1. 侦察：攻击者使用网络嗅探工具（如Wireshark）识别网络中的设备和IP地址。
2. 发送伪造ARP消息：攻击者向网络中的设备发送伪造的ARP响应。
3. 缓存中毒：受害者的ARP缓存被更新，导致数据流向攻击者。
4. 数据截获和篡改：攻击者可以监听、记录或修改数据流。

vmware虚拟网卡配置Kali学习（ms17-010、ms08-067漏洞复现）_kali没有网络-CSDN博客

二.实验：

靶机 win7

默认网关：192.168.222.2

ip地址：192.168.222.132

攻击机：kali2023

ip地址：192.168.222.130

（一）arp断网攻击

1.在虚拟机中下载好arpspoof工具,并且查看好kali和win7的ip，看看相互ping能不能ping通

2. 利用命令查看存活主机，fping -g 192.168.222.0/24，查看当前局域网还存在那些主机，以确定要攻击的主机的ip地址

• fping：这是一个用于发送 ICMP Echo 请求的命令行工具，类似于 ping，但可以同时对多个主机进行 ping 操作。fping 的优点是速度快，适合在大范围内进行网络探测。

• -g：这个选项表示生成一个 IP 地址的列表。它会根据提供的网络地址范围生成所有可能的主机地址。

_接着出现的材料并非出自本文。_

## src/design/pfkd_pkg.sv

```systemverilog
// Shared types, codes and keystream helper functions for the archive byte decryptor.
`timescale 1ns / 1ps
`default_nettype none
package pfkd_pkg;

	// Item action codes
	localparam logic [1:0] ACT_DECRYPT = 2'd0;
	localparam logic [1:0] ACT_SKIP    = 2'd1;
	localparam logic [1:0] ACT_RESTART = 2'd2;

	// Register indexes (byte address is 8 * index)
	localparam logic [2:0] REG_ENCRYPT_ENABLE = 3'd0;
	localparam logic [2:0] REG_FILE_SIZE      = 3'd1;
	localparam logic [2:0] REG_KEY_A_LOW      = 3'd2;
	localparam logic [2:0] REG_KEY_A_HIGH     = 3'd3;
	localparam logic [2:0] REG_KEY_B_LOW      = 3'd4;
	localparam logic [2:0] REG_KEY_B_HIGH     = 3'd5;

	// Bus geometry
	localparam int ADDR_W = 6;
	localparam int DATA_W = 64;

	// Keystream state after reset or restart
	localparam logic [3:0] KEY_POS_A_INIT = 4'd0;
	localparam logic [3:0] KEY_POS_B_INIT = 4'd8;

	// Configuration seen by the keystream core
	typedef struct packed {
		logic         encrypt_enable;
		logic [30:0]  file_size;
		logic [127:0] key_a;
		logic [127:0] key_b;
	} cfg_t;

	// Pick one key byte from a 16-byte key
	function automatic logic [7:0] key_byte(input logic [127:0] key, input logic [3:0] idx);
		return key[{idx, 3'b000} +: 8];
	endfunction

	// Remainder by 7 of a 7-bit value: fold octal digits (8 is 1 mod 7)
	function automatic logic [2:0] mod7(input logic [6:0] n);
		logic [3:0] s;
		logic [3:0] t;
		s = {3'b000, n[6]} + {1'b0, n[5:3]} + {1'b0, n[2:0]};
		t = {3'b000, s[3]} + {1'b0, s[2:0]};
		if (t >= 4'd7) begin
			t = t - 4'd7;
		end
		return t[2:0];
	endfunction

	// Remainder by 12 of a 7-bit value: low two bits plus 4 * ((n >> 2) mod 3)
	function automatic logic [3:0] mod12(input logic [6:0] n);
		logic [2:0] s;
		s = {1'b0, n[3:2]} + {1'b0, n[5:4]} + {2'b00, n[6]};
		if (s >= 3'd6) begin
			s = s - 3'd6;
		end else if (s >= 3'd3) begin
			s = s - 3'd3;
		end
		return {s[1:0], n[1:0]};
	endfunction

endpackage
`default_nettype wire

```

## src/design/pfkd_regs.sv

```systemverilog
// Configuration register file behind the APB-style port.
`timescale 1ns / 1ps
`default_nettype none
module pfkd_regs (
	input  wire logic                        clk,
	input  wire logic                        arst_n,
	input  wire logic                        wr_en,
	input  wire logic [2:0]                  reg_idx,
	input  wire logic [pfkd_pkg::DATA_W-1:0] wr_data,
	output pfkd_pkg::cfg_t                   cfg,
	output logic [pfkd_pkg::DATA_W-1:0]      rd_data
);

	logic        encrypt_enable_q;
	logic [30:0] file_size_q;
	logic [63:0] key_a_low_q;
	logic [63:0] key_a_high_q;
	logic [63:0] key_b_low_q;
	logic [63:0] key_b_high_q;

	// Write the addressed register; unknown indexes are dropped
	always_ff @(posedge clk or negedge arst_n) begin
		if (!arst_n) begin
			encrypt_enable_q <= 1'b0;
			file_size_q      <= '0;
			key_a_low_q      <= '0;
			key_a_high_q     <= '0;
			key_b_low_q      <= '0;
			key_b_high_q     <= '0;
		end else if (wr_en) begin
			case (reg_idx)
				pfkd_pkg::REG_ENCRYPT_ENABLE: encrypt_enable_q <= wr_data[0];
				pfkd_pkg::REG_FILE_SIZE:      file_size_q      <= wr_data[30:0];
				pfkd_pkg::REG_KEY_A_LOW:      key_a_low_q      <= wr_data;
				pfkd_pkg::REG_KEY_A_HIGH:     key_a_high_q     <= wr_data;
				pfkd_pkg::REG_KEY_B_LOW:      key_b_low_q      <= wr_data;
				pfkd_pkg::REG_KEY_B_HIGH:     key_b_high_q     <= wr_data;
				default: ;
			endcase
		end
	end

	// Read back the addressed register
	always_comb begin
		case (reg_idx)
			pfkd_pkg::REG_ENCRYPT_ENABLE: rd_data = {63'd0, encrypt_enable_q};
			pfkd_pkg::REG_FILE_SIZE:      rd_data = {33'd0, file_size_q};
			pfkd_pkg::REG_KEY_A_LOW:      rd_data = key_a_low_q;
			pfkd_pkg::REG_KEY_A_HIGH:     rd_data = key_a_high_q;
			pfkd_pkg::REG_KEY_B_LOW:      rd_data = key_b_low_q;
			pfkd_pkg::REG_KEY_B_HIGH:     rd_data = key_b_high_q;
			default:                      rd_data = '0;
		endcase
	end

	assign cfg.encrypt_enable = encrypt_enable_q;
	assign cfg.file_size      = file_size_q;
	assign cfg.key_a          = {key_a_high_q, key_a_low_q};
	assign cfg.key_b          = {key_b_high_q, key_b_low_q};

endmodule
`default_nettype wire

```

## src/design/pfkd_core.sv

```systemverilog
// Keystream state and the per-byte decrypt and advance logic.
`timescale 1ns / 1ps
`default_nettype none
module pfkd_core (
	input  wire logic       clk,
	input  wire logic       arst_n,
	input  pfkd_pkg::cfg_t  cfg,
	input  wire logic       go,
	input  wire logic [1:0] action,
	input  wire logic [7:0] data_in,
	output logic [7:0]      byte_out
);

	logic [3:0] key_pos_a_q;
	logic [3:0] key_pos_b_q;
	logic [6:0] string_number_q;
	logic       nibble_swap_q;

	logic [3:0] key_pos_a_nxt;
	logic [3:0] key_pos_b_nxt;
	logic [6:0] string_number_nxt;
	logic       nibble_swap_nxt;

	logic [4:0] adv_a;
	logic [4:0] adv_b;
	logic [6:0] sn_step;
	logic [7:0] mix;

	// Decrypt the byte from the current keystream position, or pass it through when encryption is off
	always_comb begin
		mix = pfkd_pkg::key_byte(cfg.key_b, key_pos_b_q) ^ {1'b0, string_number_q} ^ data_in;
		if (nibble_swap_q) begin
			mix = {mix[3:0], mix[7:4]};
		end
		if (cfg.encrypt_enable) begin
			byte_out = mix ^ pfkd_pkg::key_byte(cfg.key_a, key_pos_a_q);
		end else begin
			byte_out = data_in;
		end
	end

	// Next keystream position
	always_comb begin
		adv_a             = {1'b0, key_pos_a_q} + 5'd1;
		adv_b             = {1'b0, key_pos_b_q} + 5'd1;
		sn_step           = string_number_q + 7'd2;
		key_pos_a_nxt     = key_pos_a_q;
		key_pos_b_nxt     = key_pos_b_q;
		string_number_nxt = string_number_q;
		nibble_swap_nxt   = nibble_swap_q;
		if (cfg.encrypt_enable) begin
			case (action)
				pfkd_pkg::ACT_DECRYPT, pfkd_pkg::ACT_SKIP: begin
					key_pos_a_nxt = adv_a[3:0];
					key_pos_b_nxt = adv_b[3:0];
					if (adv_a <= 5'd15) begin
						// index A still in range: wrap B past 12
						if (adv_b > 5'd12) begin
							key_pos_b_nxt   = 4'd0;
							nibble_swap_nxt = ~nibble_swap_q;
						end
					end else if (adv_b <= 5'd8) begin
						key_pos_a_nxt   = 4'd0;
						nibble_swap_nxt = ~nibble_swap_q;
					end else begin
						// both wrapped: step the string number and reload
						string_number_nxt = sn_step;
						if (nibble_swap_q) begin
							key_pos_a_nxt   = {1'b0, pfkd_pkg::mod7(sn_step)};
							key_pos_b_nxt   = pfkd_pkg::mod12(sn_step) + 4'd2;
							nibble_swap_nxt = 1'b0;
						end else begin
							key_pos_b_nxt   = {1'b0, pfkd_pkg::mod7(sn_step)};
							key_pos_a_nxt   = pfkd_pkg::mod12(sn_step) + 4'd3;
							nibble_swap_nxt = 1'b1;
						end
					end
				end
				pfkd_pkg::ACT_RESTART: begin
					string_number_nxt = cfg.file_size[8:2];
					key_pos_a_nxt     = pfkd_pkg::KEY_POS_A_INIT;
					key_pos_b_nxt     = pfkd_pkg::KEY_POS_B_INIT;
					nibble_swap_nxt   = 1'b0;
				end
				default: ;
			endcase
		end
	end

	// Update the keystream state when a transaction leaves the input stage
	always_ff @(posedge clk or negedge arst_n) begin
		if (!arst_n) begin
			key_pos_a_q     <= pfkd_pkg::KEY_POS_A_INIT;
			key_pos_b_q     <= pfkd_pkg::KEY_POS_B_INIT;
			string_number_q <= '0;
			nibble_swap_q   <= 1'b0;
		end else if (go) begin
			key_pos_a_q     <= key_pos_a_nxt;
			key_pos_b_q     <= key_pos_b_nxt;
			string_number_q <= string_number_nxt;
			nibble_swap_q   <= nibble_swap_nxt;
		end
	end

endmodule
`default_nettype wire

```

## src/design/pack_file_keystream_decryptor.sv

```systemverilog
// Top level: input stage, keystream core, output register and configuration port.
// A decrypt transaction is held in the input stage, then in the output register.
// Throughput: one transaction per cycle; skip and restart retire without a result.
// The input stage stalls only while a finished byte waits in the output register.
// Reset (arst_n low, asynchronous): both stages empty, registers zero,
// key indices 0 and 8, string number 0, nibble swap clear.
`timescale 1ns / 1ps
`default_nettype none
module pack_file_keystream_decryptor (
	input  wire logic                        clk,
	input  wire logic                        arst_n,
	input  wire logic                        in_valid,
	output logic                             in_stall,
	input  wire logic [1:0]                  action,
	input  wire logic [7:0]                  data_in,
	output logic                             out_valid,
	input  wire logic                        out_stall,
	output logic [7:0]                       data_out,
	input  wire logic                        psel,
	input  wire logic                        penable,
	input  wire logic                        pwrite,
	input  wire logic [pfkd_pkg::ADDR_W-1:0] paddr,
	input  wire logic [pfkd_pkg::DATA_W-1:0] pwdata,
	output logic [pfkd_pkg::DATA_W-1:0]      prdata,
	output logic                             pready
);

	pfkd_pkg::cfg_t cfg;

	logic       item_valid_s1;
	logic [1:0] action_s1;
	logic [7:0] data_s1;
	logic       out_valid_q;
	logic [7:0] data_out_q;
	logic       has_result;
	logic       go;
	logic [7:0] byte_out;

	// Configuration registers
	assign pready = 1'b1;

	pfkd_regs u_regs (
		.clk     (clk),
		.arst_n  (arst_n),
		.wr_en   (psel && penable && pwrite),
		.reg_idx (paddr[5:3]),
		.wr_data (pwdata),
		.cfg     (cfg),
		.rd_data (prdata)
	);

	// Advance the input stage unless its byte has nowhere to go
	assign has_result = (action_s1 == pfkd_pkg::ACT_DECRYPT);
	assign go         = item_valid_s1 && (!has_result || !out_valid_q || !out_stall);
	assign in_stall   = item_valid_s1 && !go;

	// Input stage
	always_ff @(posedge clk or negedge arst_n) begin
		if (!arst_n) begin
			item_valid_s1 <= 1'b0;
		end else if (in_valid && !in_stall) begin
			item_valid_s1 <= 1'b1;
		end else if (go) begin
			item_valid_s1 <= 1'b0;
		end
	end

	always_ff @(posedge clk) begin
		if (in_valid && !in_stall) begin
			action_s1 <= action;
			data_s1   <= data_in;
		end
	end

	pfkd_core u_core (
		.clk      (clk),
		.arst_n   (arst_n),
		.cfg      (cfg),
		.go       (go),
		.action   (action_s1),
		.data_in  (data_s1),
		.byte_out (byte_out)
	);

	// Output register: load a decrypted byte, drop it once taken
	always_ff @(posedge clk or negedge arst_n) begin
		if (!arst_n) begin
			out_valid_q <= 1'b0;
		end else if (go && has_result) begin
			out_valid_q <= 1'b1;
		end else if (!out_stall) begin
			out_valid_q <= 1'b0;
		end
	end

	always_ff @(posedge clk) begin
		if (go && has_result) begin
			data_out_q <= byte_out;
		end
	end

	assign out_valid = out_valid_q;
	assign data_out  = data_out_q;

endmodule
`default_nettype wire

```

• 192.168.222.0/24：这是一个 CIDR（无类域间路由）表示法，表示一个子网。192.168.222.0/24 表示从 192.168.222.0 到 192.168.222.255 的所有 IP 地址（共 256 个地址），其中 24 表示网络部分的位数，即前 24 位为网络地址，后 8 位为主机地址。

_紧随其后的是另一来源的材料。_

## src/mpg_pkg.sv

```systemverilog
// Shared constants, types and helpers of the memory pressure governor.
package mpg_pkg;

  localparam int BYTE_BITS_DEF = 48;
  localparam int FRAC_BITS_DEF = 16;
  localparam int CFG_IDX_W     = 4;
  localparam int COUNT_W       = 16;

  // Pressure level codes as they appear on the result word.
  localparam logic [1:0] LVL_NORMAL    = 2'd0;
  localparam logic [1:0] LVL_PRESSURE  = 2'd1;
  localparam logic [1:0] LVL_EMERGENCY = 2'd2;

  typedef enum logic [CFG_IDX_W-1:0] {
    REG_EM_ENTER  = 4'd0,
    REG_EM_EXIT   = 4'd1,
    REG_PR_ENTER  = 4'd2,
    REG_PR_EXIT   = 4'd3,
    REG_EM_TARGET = 4'd4,
    REG_PR_TARGET = 4'd5,
    REG_RECOVERY  = 4'd6,
    REG_HEADROOM  = 4'd7
  } reg_index_t;

  // Threshold and target reset values in Q16; rescaled to the configured fraction width.
  localparam logic [63:0] RST_EM_ENTER  = 64'd62259;
  localparam logic [63:0] RST_EM_EXIT   = 64'd58982;
  localparam logic [63:0] RST_PR_ENTER  = 64'd55706;
  localparam logic [63:0] RST_PR_EXIT   = 64'd52429;
  localparam logic [63:0] RST_EM_TARGET = 64'd52429;
  localparam logic [63:0] RST_PR_TARGET = 64'd58982;
  localparam logic [COUNT_W-1:0] RST_RECOVERY = 16'd4;

  function automatic logic [63:0] rescale(input logic [63:0] v, input int frac);
    return (v << frac) >> 16;
  endfunction

  // Ratio decisions passed from the compare stage to the level stage.
  typedef struct packed {
    logic budget_zero;
    logic ge_em_enter;
    logic ge_em_exit;
    logic ge_pr_enter;
    logic ge_pr_exit;
    logic cap_on;
  } ratio_flags_t;

endpackage

```

## src/mpg_level.sv

```systemverilog
// Level stage: hysteresis state machine, recovery counter and free byte figure.
module mpg_level #(
  parameter int BYTE_BITS = mpg_pkg::BYTE_BITS_DEF
) (
  input  logic                          clk,
  input  logic                          rst,
  input  logic                          load,
  input  mpg_pkg::ratio_flags_t         flags,
  input  logic [BYTE_BITS-1:0]          em_scaled,
  input  logic [BYTE_BITS-1:0]          pr_scaled,
  input  logic [BYTE_BITS-1:0]          cap,
  input  logic [BYTE_BITS-1:0]          usage,
  input  logic [mpg_pkg::COUNT_W-1:0]   recovery_count,
  output logic [1:0]                    level,
  output logic [BYTE_BITS-1:0]          free_bytes
);

  typedef enum logic [1:0] {
    NORMAL    = mpg_pkg::LVL_NORMAL,
    PRESSURE  = mpg_pkg::LVL_PRESSURE,
    EMERGENCY = mpg_pkg::LVL_EMERGENCY
  } state_t;

  state_t                        state, state_next;
  logic [mpg_pkg::COUNT_W-1:0]   stable_count, stable_count_next;
  logic [mpg_pkg::COUNT_W-1:0]   bumped;
  logic [BYTE_BITS-1:0]          target;
  logic [BYTE_BITS-1:0]          free_bytes_next;

  assign bumped = (stable_count == '1) ? stable_count : stable_count + 1'b1;

  always_comb begin
    state_next        = state;
    stable_count_next = stable_count;
    if (flags.budget_zero || flags.ge_em_enter) begin
      state_next        = EMERGENCY;
      stable_count_next = '0;
    end else begin
      case (state)
        EMERGENCY: begin
          if (flags.ge_em_exit) begin
            stable_count_next = '0;
          end else if (bumped >= recovery_count) begin
            state_next        = PRESSURE;
            stable_count_next = '0;
          end else begin
            stable_count_next = bumped;
          end
        end
        PRESSURE: begin
          if (flags.ge_pr_exit) begin
            stable_count_next = '0;
          end else if (bumped >= recovery_count) begin
            state_next        = NORMAL;
            stable_count_next = '0;
          end else begin
            stable_count_next = bumped;
          end
        end
        NORMAL: begin
          if (flags.ge_pr_enter) begin
            state_next        = PRESSURE;
            stable_count_next = '0;
          end
        end
        default: begin
          state_next        = NORMAL;
          stable_count_next = '0;
        end
      endcase
    end
  end

  always_comb begin
    target = (state_next == EMERGENCY) ? em_scaled : pr_scaled;
    if (flags.cap_on && cap < target) begin
      target = cap;
    end
    if (state_next != NORMAL && !flags.budget_zero && usage > target) begin
      free_bytes_next = usage - target;
    end else begin
      free_bytes_next = '0;
    end
  end

  // The state register doubles as the level field of the result word.
  always_ff @(posedge clk) begin
    if (rst) begin
      state        <= NORMAL;
      stable_count <= '0;
    end else if (load) begin
      state        <= state_next;
      stable_count <= stable_count_next;
    end
  end

  always_ff @(posedge clk) begin
    if (load) begin
      free_bytes <= free_bytes_next;
    end
  end

  assign level = state;

endmodule

```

3.命令格式：arpspoof -i 网卡 -t 目标ip 网关

其中，-i后面的参数是网卡名称，-t后面的参数是目的主机和网关，截取目标的主机发往网关的数据包 

可见目标win7直接断网了

终止进程后

可以继续访问

 

（二）arp限速

        大致概念：

        当kali欺骗了网关和受害者的时候，受害者访问网络就需要经过kali的网卡，那我们限制kali网卡的速度或者转发的速度就可以限制对方的网速。这里可以使用的工具有tc、iptables、WonderShaper等等，我们以tc为例，tc是通过限制网卡的速度来限制对方的，是一种杀敌一千自损八百的手段。
在写这个之前，介绍工具：（TC）

在Linux中，流量控制都是通过TC这个工具来完成的。通常， 要对网卡进行流量控制的配置，需要进行如下的步骤:

◆ 为网卡配置一个队列;

◆ 在该队列上建立分类;

◆ 根据需要建立子队列和子分类;

◆ 为每个分类建立过滤器。

需要注意的是， 在TC 中使用下列的缩写表示相应的网络延迟:

时间的计量单位：

s、sec或者secs 秒

ms、msec或者msecs 毫秒

us、usec、usecs或者一个无单位数字 微秒

QDisc(排队规则) [qdɪsk]是queueing discipline [ˈkjuːɪŋ] [ˈdɪsəplɪn] 的简写，它是理解流量控制(traffic control)的基础。无论何时，内核如果需要通过某个网络接口发送数据包，它都需要按照为这个接口配置的qdisc(排队规则)把数据包加入队列。然后，内核会尽可能多地从qdisc里面取出数据包，把它们交给网络适配器驱动模块。

ARP限制网速攻击-CSDN博客

1.要限制网速，kali要先开启路由器转发功能

1.开启端口转发

cat /proc/sys/net/ipv4/ip_forward 	        #值为0表示没开启流量转发，为1表示开启了
echo 1 > /proc/sys/net/ipv4/ip_forward     #开启流量转发

2 .限速靶机

sudo tc qdisc add dev eth0 root netem delay 200ms

 解释：

• sudo：这个命令以超级用户（root）权限执行，因为修改网络配置通常需要更高的权限。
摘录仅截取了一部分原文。